Effects of Ti and Al doping methods on microstructure and properties of laser-directed energy deposited CrCoNi medium-entropy alloys

CrCoNi medium-entropy alloys with superior mechanical properties were fabricated via laser-directed energy deposition (L-DED), incorporating Ti/Al elements through two doping strategies: elemental powders and pre-alloyed TiAl powder. Microstructure and mechanical properties were systematically characterized through OM, SEM, TEM and mechanical testing at 298 K and 77 K. TEM revealed two FCC-structured nano-precipitates: TiO-coated Al₂O₃ core–shell structures and spherical complex oxide twins of Ti₂Al₂O₇ and Ti₂AlO₄. A notable distinction lies in the predominant spherical morphology of precipitate particles within the (CrCoNi)₉₄Ti₃Al₃ samples. This arises from the pre-alloyed TiAl powder enabling more complete bonding of Ti, Al, and O during material processing, which facilitates sequential oxidation and encapsulation to form core–shell structures.
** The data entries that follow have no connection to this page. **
==> src/rtl/pc_next_unit.sv <==
// Program-counter stage: picks sequential/branch/jal/jalr next PC and traps misaligned redirects.
// Optional macro PC_BRANCH_STATS_EN adds branch/jump/trap event counters.
module pc_next_unit #(
  parameter logic [31:0] RESET_VEC = 32'h0000_0000,
  parameter logic [31:0] TRAP_VEC  = 32'h0000_0100
) (
  input  logic        clk,
  input  logic        rst,
  input  logic        stall,
  input  logic        instr_done,
  input  logic        BrTaken,
  input  logic        Jump,
  input  logic        JumpReg,
  input  logic [31:0] imm,
  input  logic [31:0] rs1_val,
`ifdef PC_BRANCH_STATS_EN
  output logic [31:0] br_count,
  output logic [31:0] br_taken_count,
  output logic [15:0] trap_count,
`endif
  output logic [31:0] pc_out,
  output logic [31:0] pc_plus4,
  output logic        pc_valid,
  output logic        trap,
  output logic [31:0] trap_epc
);

  typedef enum logic [1:0] {S_BOOT, S_RUN, S_TRAP} state_e;

  state_e      state_q, state_d;
  logic [31:0] pc_q, pc_d;
  logic [31:0] epc_q, epc_d;
  logic        trap_q, trap_d;
  logic [31:0] target;
  logic        advance, redirect, misaligned;

  // JumpReg outranks Jump, which outranks a taken branch.
  always_comb begin
    redirect = JumpReg | Jump | BrTaken;
    if (JumpReg)               target = (rs1_val + imm) & 32'hFFFF_FFFE;
    else if (Jump || BrTaken)  target = pc_q + imm;
    else                       target = pc_q + 32'd4;
    misaligned = redirect && (target[1:0] != 2'b00);
    advance    = (state_q == S_RUN) && !stall && instr_done;
  end

  always_comb begin
    state_d = state_q;
    pc_d    = pc_q;
    epc_d   = epc_q;
    trap_d  = 1'b0;
    case (state_q)
      S_BOOT: state_d = S_RUN;
      S_RUN: begin
        if (advance) begin
          if (misaligned) begin
            state_d = S_TRAP;
            pc_d    = TRAP_VEC;
            epc_d   = pc_q;
            trap_d  = 1'b1;
          end else begin
            pc_d = target;
          end
        end
      end
      S_TRAP:  state_d = S_RUN;
      default: state_d = S_BOOT;
    endcase
  end

  always_ff @(posedge clk) begin
    if (rst) begin
      state_q <= S_BOOT;
      pc_q    <= RESET_VEC;
      epc_q   <= 32'd0;
      trap_q  <= 1'b0;
    end else begin
      state_q <= state_d;
      pc_q    <= pc_d;
      epc_q   <= epc_d;
      trap_q  <= trap_d;
    end
  end

  assign pc_out   = pc_q;
  assign pc_plus4 = pc_q + 32'd4;
  assign pc_valid = (state_q != S_BOOT);
  assign trap     = trap_q;
  assign trap_epc = epc_q;

`ifdef PC_BRANCH_STATS_EN
  logic [31:0] br_count_q, br_count_d;
  logic [31:0] br_taken_count_q, br_taken_count_d;
  logic [15:0] trap_count_q, trap_count_d;

  always_comb begin
    br_count_d       = br_count_q;
    br_taken_count_d = br_taken_count_q;
    trap_count_d     = trap_count_q;
    if (advance) begin
      if (redirect)                       br_count_d       = br_count_q + 32'd1;
      if (BrTaken && !Jump && !JumpReg)   br_taken_count_d = br_taken_count_q + 32'd1;
      if (misaligned)                     trap_count_d     = trap_count_q + 16'd1;
    end
  end

  always_ff @(posedge clk) begin
    if (rst) begin
      br_count_q       <= 32'd0;
      br_taken_count_q <= 32'd0;
      trap_count_q     <= 16'd0;
    end else begin
      br_count_q       <= br_count_d;
      br_taken_count_q <= br_taken_count_d;
      trap_count_q     <= trap_count_d;
    end
  end

  assign br_count       = br_count_q;
  assign br_taken_count = br_taken_count_q;
  assign trap_count     = trap_count_q;
`endif

endmodule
In contrast, elemental Ti/Al doping results in fewer core–shell precipitates, leading to significantly reduced overall nanoprecipitate density, and mainly in the formation of spherical oxides. In addition, higher dislocation density exists in the (CrCoNi)₉₄(TiAl)₆ alloy. The (CrCoNi)₉₄(TiAl)₆ alloy achieved excellent mechanical properties at 77 K with an elongation of 45.0 % and a tensile strength of 1296.7 MPa, which was superior to the (CrCoNi)₉₄Ti₃Al₃ alloy. This enhancement stems from reduced Ti/Al burn-off via pre-alloying, which increased precipitation density and dislocation accumulation, thereby optimizing strain hardening and mechanical performance.